With a maximum survival probability of 0.98, our example of `aaa341`

looks like this:

```
vital_rate_exprs(lonicera_proto) <-pdb_new_fun_form(
list(
aaa341 = list(
s = pmin(0.98, 1 / (1 + exp(-(si + ss1 * size_1 + ss2 * size_1 ^ 2))))
)
)
)
vital_rate_exprs(lonicera_proto)
```

```
## $aaa341
## s: pmin(0.98, 1/(1 + exp(-(si + ss1 * size_1 + ss2 * size_1^2))))
## g_mean: gi + gs * size_1
## g: dnorm(size_2, g_mean, g_sd)
## Fp: 1/(1 + exp(-(fpi + fps * size_1)))
## Fs: exp(fi + fs * size_1)
## Fd: dnorm(size_2, fd_mean, fd_sd)
```

Great! Let’s re-run the analysis above with our corrected model!

```
# Rebuild the IPM, then use our functions for mean, variance, and SD on it.
lonicera_ipm <- pdb_make_ipm(lonicera_proto)
lonicera_mu_ls <- eta_bar_z0(lonicera_ipm$aaa341)
lonicera_var_ls <- sigma_eta_z0(lonicera_ipm$aaa341)
lonicera_sd_ls <- sqrt(lonicera_var_ls)
temp <- data.frame(
id = "aaa341",
species = "Lonicera_maackii",
mean_ls = lonicera_mu_ls,
upper = lonicera_mu_ls + 1.96 * lonicera_sd_ls,
lower = lonicera_mu_ls - 1.96 * lonicera_sd_ls,
z_0 = seq(1, length(lonicera_mu_ls), 1)
)
all_data <- rbind(all_data, temp)
# Again, restrict the lower CI to have minimum of 0
all_data$lower <- ifelse(all_data$lower < 0, 0, all_data$lower)
# Rebuild our plot!
ggplot(all_data, aes(x = z_0, y = mean_ls)) +
geom_line() +
geom_ribbon(aes(ymin = lower,
ymax = upper),
fill = "grey50",
alpha = 0.5) +
facet_wrap( ~ species,
scales = "free") +
theme_bw()
```

The results look a bit better for *Lonicera*, and are at least now mathematically correct. When updating functional forms in PADRINO, it is important to explore how assumptions like the maximum survival probability in the modified form affect results. This is left as an exercise to you!

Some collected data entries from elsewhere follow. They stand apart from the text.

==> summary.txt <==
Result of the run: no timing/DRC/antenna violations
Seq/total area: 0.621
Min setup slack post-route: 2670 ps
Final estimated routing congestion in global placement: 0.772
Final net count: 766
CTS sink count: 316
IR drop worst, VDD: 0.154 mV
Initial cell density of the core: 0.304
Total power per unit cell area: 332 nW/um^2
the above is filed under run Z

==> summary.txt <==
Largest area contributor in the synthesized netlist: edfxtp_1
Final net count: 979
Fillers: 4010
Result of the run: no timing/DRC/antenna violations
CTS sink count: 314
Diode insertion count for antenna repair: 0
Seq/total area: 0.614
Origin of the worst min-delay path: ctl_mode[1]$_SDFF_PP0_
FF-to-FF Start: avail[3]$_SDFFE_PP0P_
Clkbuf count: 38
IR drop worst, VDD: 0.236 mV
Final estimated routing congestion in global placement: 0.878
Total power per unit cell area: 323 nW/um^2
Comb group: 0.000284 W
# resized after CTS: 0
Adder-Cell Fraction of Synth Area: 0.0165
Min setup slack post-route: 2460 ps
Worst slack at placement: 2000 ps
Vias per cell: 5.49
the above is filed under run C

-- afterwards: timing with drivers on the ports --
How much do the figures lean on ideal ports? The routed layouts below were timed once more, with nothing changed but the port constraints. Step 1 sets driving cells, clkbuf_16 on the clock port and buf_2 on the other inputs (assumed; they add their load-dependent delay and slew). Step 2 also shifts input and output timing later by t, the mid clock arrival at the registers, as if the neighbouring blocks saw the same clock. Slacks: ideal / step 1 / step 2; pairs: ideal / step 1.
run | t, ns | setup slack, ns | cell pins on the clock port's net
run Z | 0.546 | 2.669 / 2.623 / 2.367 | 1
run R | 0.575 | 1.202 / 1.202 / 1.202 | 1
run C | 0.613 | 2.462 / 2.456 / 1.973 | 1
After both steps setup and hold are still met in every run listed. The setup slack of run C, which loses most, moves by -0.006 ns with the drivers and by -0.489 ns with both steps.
From an optimization exercise on the open Yosys and OpenROAD flow, aimed at small area, a short achievable clock period and few clock cycles; shortcuts taken in it are not production practice.
The RTL was checked by simulation tests, not by an equivalence proof against the original design.
Power and IR drop assume default switching activity.

==> inputs of job 4490 <==
==> flow/design.v <==
module lenet_engine (
    input  wire        clk,
    input  wire        rst,         
    input  wire        start,
    input  wire [3:0]  op,
    output wire        busy,
    output reg         done,
    output reg         act_re,
    output reg  [14:0] act_raddr,
    input  wire [15:0] act_rdata,
    output reg         act_we,
    output reg  [14:0] act_waddr,
    output wire [15:0] act_wdata,
    output reg         wt_re,
    output reg  [18:0] wt_raddr,
    input  wire [15:0] wt_rdata
);
    localparam [14:0] IMG_BASE   = 15'd0;
    localparam [14:0] C1_BASE    = 15'd784;
    localparam [14:0] P1_BASE    = 15'd12304;
    localparam [14:0] C2_BASE    = 15'd15184;
    localparam [14:0] P2_BASE    = 15'd17744;
    localparam [14:0] H1_BASE    = 15'd18384;
    localparam [14:0] LOGIT_BASE = 15'd18784;
    localparam [18:0] WC1_BASE = 19'd0;
    localparam [18:0] BC1_BASE = 19'd500;
    localparam [18:0] WC2_BASE = 19'd520;
    localparam [18:0] BC2_BASE = 19'd20520;
    localparam [18:0] WF1_BASE = 19'd20560;
    localparam [18:0] BF1_BASE = 19'd276560;
    localparam [18:0] WF2_BASE = 19'd276960;
    localparam [18:0] BF2_BASE = 19'd280960;
    reg        busy_r;
    reg        run;           
    reg        init;          
    reg  [6:1] st;            
    reg        fwd;           
    assign busy = busy_r;
    wire s_conv = st[1] | st[3];
    wire s_pool = st[2] | st[4];
    wire s_fc   = st[5] | st[6];
    reg [2:0] kx, ky;         
    reg [4:0] z;              
    reg [4:0] ox, oy;         
    reg [8:0] k;              
    reg [18:0] wsave;         
    reg i_bias;               
    wire [14:0] in_base = ({15{st[1]}} & IMG_BASE) | ({15{st[2]}} & C1_BASE) |
                          ({15{st[3]}} & P1_BASE)  | ({15{st[4]}} & C2_BASE) |
                          ({15{st[5]}} & P2_BASE)  | ({15{st[6]}} & H1_BASE);
    wire [18:0] w_base  = ({19{st[1]}} & WC1_BASE) | ({19{st[3]}} & WC2_BASE) |
                          ({19{st[5]}} & WF1_BASE) | ({19{st[6]}} & WF2_BASE);
    wire [18:0] b_base  = ({19{st[1]}} & BC1_BASE) | ({19{st[3]}} & BC2_BASE) |
                          ({19{st[5]}} & BF1_BASE) | ({19{st[6]}} & BF2_BASE);
    wire [14:0] fc_last_in = ({15{st[5]}} & (P2_BASE + 15'd639)) |
                             ({15{st[6]}} & (H1_BASE + 15'd399));
    wire kx4     = (kx == 3'd4);
    wire tap3    = (kx == 3'd3);
    wire ky_end  = (ky == 3'd4);
    wire z_end   = st[1] | (z == 5'd19);
    wire fc_end  = (act_raddr == fc_last_in);
    wire mac_end = s_fc ? fc_end : (kx4 && ky_end && z_end);
    wire ox_end  = (st[1] & (ox == 5'd23)) | (st[2] & (ox == 5'd11)) |
                   (st[3] & (ox == 5'd7))  | (st[4] & (ox == 5'd3));
    wire oy_end  = (st[1] & (oy == 5'd23)) | (st[2] & (oy == 5'd11)) |
                   (st[3] & (oy == 5'd7))  | (st[4] & (oy == 5'd3));
    wire k_end   = ((st[1] | st[2]) & (k == 9'd19)) | ((st[3] | st[4]) & (k == 9'd39)) |
                   (st[5] & (k == 9'd399)) | (st[6] & (k == 9'd9));
    wire plane_end = ox_end & oy_end;
    wire out_end = k_end & (s_fc | plane_end);
    wire chan_next = s_fc | plane_end;               
    reg [14:0] a_step;
    always @(*) begin
        a_step = 15'd1;
        if (s_pool) begin
            if (kx == 3'd1) a_step = st[2] ? 15'd23 : 15'd7;          
        end else if (s_conv && kx4) begin
            if (!ky_end)    a_step = st[1] ? 15'd24 : 15'd8;          
            else            a_step = 15'd92;                          
        end
    end
    reg [14:0] o_step;
    always @(*) begin
        if (!ox_end)
            o_step = st[1] ? -15'd115 : st[3] ? -15'd2787 : st[2] ? -15'd23 : -15'd7;
        else
            o_step = st[1] ? -15'd111 : st[3] ? -15'd2783 : 15'd1;
    end
    wire o_load = s_fc | (s_conv & plane_end);      
    wire stage_last = !fwd | st[6];
    wire start_ok = start && !busy_r;
    wire op_run   = (op == 4'd15) || (op >= 4'd1 && op <= 4'd6);
    wire out_step = run & (s_pool ? tap3 : i_bias);
    always @(posedge clk) begin
        if (rst) begin
            busy_r <= 1'b0;
            run    <= 1'b0;
            init   <= 1'b0;
            act_re <= 1'b0;
            wt_re  <= 1'b0;
            i_bias <= 1'b0;
        end else begin
            if (start_ok) begin
                busy_r <= 1'b1;
                fwd    <= (op == 4'd15);
                st     <= (op == 4'd15) ? 6'b000001 : (6'b000001 << (op[2:0] - 3'd1));
                init   <= op_run;
            end
            if (w_end)
                busy_r <= 1'b0;
            if (init) begin
                init <= 1'b0;
                run  <= 1'b1;
                kx <= 3'd0; ky <= 3'd0; z <= 5'd0; ox <= 5'd0; oy <= 5'd0; k <= 9'd0;
                act_raddr <= in_base;
                wt_raddr  <= w_base;
                wsave     <= w_base;
                i_bias    <= 1'b0;
                act_re    <= 1'b1;
                wt_re     <= !s_pool;
            end else if (run) begin
                if (!s_pool && !i_bias && !mac_end) begin
                    act_raddr <= act_raddr + a_step;
                    wt_raddr  <= wt_raddr + 19'd1;
                    if (kx4) begin
                        kx <= 3'd0;
                        if (ky_end) begin
                            ky <= 3'd0;
                            z  <= z + 5'd1;
                        end else
                            ky <= ky + 3'd1;
                    end else
                        kx <= kx + 3'd1;
                end else if (!s_pool && !i_bias) begin
                    i_bias   <= 1'b1;
                    act_re   <= 1'b0;
                    wt_raddr <= b_base + {10'd0, k};
                    if (chan_next)
                        wsave <= wt_raddr + 19'd1;
                    act_raddr <= o_load ? in_base : act_raddr + o_step;
                end else if (s_pool && !tap3) begin
                    act_raddr <= act_raddr + a_step;
                    kx <= kx + 3'd1;
                end else begin
                    kx <= 3'd0; ky <= 3'd0; z <= 5'd0;
                    i_bias   <= 1'b0;
                    wt_raddr <= wsave;
                    if (s_pool)
                        act_raddr <= act_raddr + o_step;
                    if (chan_next) begin
                        ox <= 5'd0; oy <= 5'd0; k <= k + 9'd1;
                    end else if (ox_end) begin
                        ox <= 5'd0; oy <= oy + 5'd1;
                    end else
                        ox <= ox + 5'd1;
                    act_re <= 1'b1;
                    if (out_end) begin
                        act_re <= 1'b0;
                        wt_re  <= 1'b0;
                        run    <= 1'b0;
                        if (!stage_last) begin
                            st   <= st << 1;
                            init <= 1'b1;
                        end
                    end
                end
            end
        end
    end
    reg d_end, r_end, m_end, a_end, w_end;
    reg d_bias, d_pool, d_first, d_last, d_relu;
    reg r_first, r_last, r_relu, r_pool;
    reg m_first, m_last, m_relu;
    reg fin_relu;
    reg signed [15:0] a_r;
    reg [7:0] bd_one, bd_two, bd_neg;        
    reg [31:0] s_r, c_r;
    reg [31:0] acc;
    wire cmd_end = (out_step && out_end && stage_last) || (start_ok && !op_run);
    wire fin_nx  = m_last || (r_last && r_pool);
    always @(posedge clk) begin
        if (rst) begin
            d_end <= 1'b0; r_end <= 1'b0; m_end <= 1'b0; a_end <= 1'b0; w_end <= 1'b0;
            done  <= 1'b0;
            d_last <= 1'b0; r_last <= 1'b0; m_last <= 1'b0;
            d_pool <= 1'b0; r_pool <= 1'b0;
            act_we <= 1'b0;
        end else begin
            d_end <= cmd_end;
            r_end <= d_end;
            m_end <= r_end;
            a_end <= m_end;
            w_end <= a_end;
            done  <= w_end;
            d_last <= out_step;
            d_pool <= run && s_pool;
            r_last <= d_last;
            r_pool <= d_pool;
            m_last <= r_last && !r_pool;
            act_we <= fin_nx;
        end
    end
    wire [16:0] wx = {wt_rdata, 1'b0};
    reg  [7:0] bo, bt, bn;
    integer j;
    always @(*) begin
        for (j = 0; j < 8; j = j + 1) begin
            bo[j] = wx[2*j] ^ wx[2*j+1];
            bt[j] = (wx[2*j+2] ^ wx[2*j+1]) & ~(wx[2*j] ^ wx[2*j+1]);
            bn[j] = wx[2*j+2] & ~(wx[2*j+1] & wx[2*j]);
        end
    end
    reg [31:0] row [0:8];
    reg [16:0] sel;
    integer i2;
    always @(*) begin
        row[8] = 32'hAAAB0000;              
        for (i2 = 0; i2 < 8; i2 = i2 + 1) begin
            sel = bd_one[i2] ? {a_r[15], a_r} : (bd_two[i2] ? {a_r, 1'b0} : 17'd0);
            if (bd_neg[i2]) sel = ~sel;
            row[i2] = {15'd0, ~sel[16], sel[15:0]} << (2*i2);
            row[8]  = row[8] | ({31'd0, bd_neg[i2]} << (2*i2));
        end
    end
    function [63:0] csa;                    
        input [31:0] x, y, w;
        csa = {((x & y) | (x & w) | (y & w)) << 1, x ^ y ^ w};
    endfunction
    wire [63:0] l1a = csa(row[0], row[1], row[2]);
    wire [63:0] l1b = csa(row[3], row[4], row[5]);
    wire [63:0] l1c = csa(row[6], row[7], row[8]);
    wire [63:0] l2a = csa(l1a[31:0], l1a[63:32], l1b[31:0]);
    wire [63:0] l2b = csa(l1b[63:32], l1c[31:0], l1c[63:32]);
    wire [63:0] l3a = csa(l2a[31:0], l2a[63:32], l2b[31:0]);
    wire [63:0] l4a = csa(l3a[31:0], l3a[63:32], l2b[63:32]);
    wire [31:0] acc_in = m_first ? 32'd0 : acc;
    wire [63:0] l5a = csa(acc_in, s_r, c_r);
    wire [31:0] acc_sum = l5a[31:0] + l5a[63:32];
    always @(posedge clk) begin
        d_bias  <= i_bias;
        d_first <= s_pool ? (kx == 3'd0) : (kx == 3'd0 && ky == 3'd0 && z == 5'd0 && !i_bias);
        d_relu  <= !s_pool && !st[6];
        a_r <= d_bias ? 16'sd256 : $signed(act_rdata);
        bd_one <= bo; bd_two <= bt; bd_neg <= bn;
        r_first <= d_first; r_relu <= d_relu;
        s_r <= l4a[31:0];
        c_r <= l4a[63:32];
        m_first <= r_first; m_relu <= r_relu;
        if (r_pool) begin
            if (r_first || (a_r > $signed(acc[23:8])))
                acc[23:8] <= a_r;
        end else
            acc <= acc_sum;
        fin_relu <= r_pool ? 1'b0 : m_relu;
        if (start_ok)
            act_waddr <= (op == 4'd15) ? (C1_BASE - 15'd1) :
                         ({15{op[2:0] == 3'd1}} & (C1_BASE - 15'd1)) |
                         ({15{op[2:0] == 3'd2}} & (P1_BASE - 15'd1)) |
                         ({15{op[2:0] == 3'd3}} & (C2_BASE - 15'd1)) |
                         ({15{op[2:0] == 3'd4}} & (P2_BASE - 15'd1)) |
                         ({15{op[2:0] == 3'd5}} & (H1_BASE - 15'd1)) |
                         ({15{op[2:0] == 3'd6}} & (LOGIT_BASE - 15'd1));
        else if (fin_nx)
            act_waddr <= act_waddr + 15'd1;
    end
    assign act_wdata = (fin_relu && acc[31]) ? 16'd0 : acc[23:8];
endmodule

This is just a very brief overview of the analyses that are possible with `Rpadrino`

. Ellner, Childs & Rees 2016 give a comprehensive overview of IPM theory and analyses. There are further vignettes in this package that describe data cleaning and how to use PADRINO with other databases.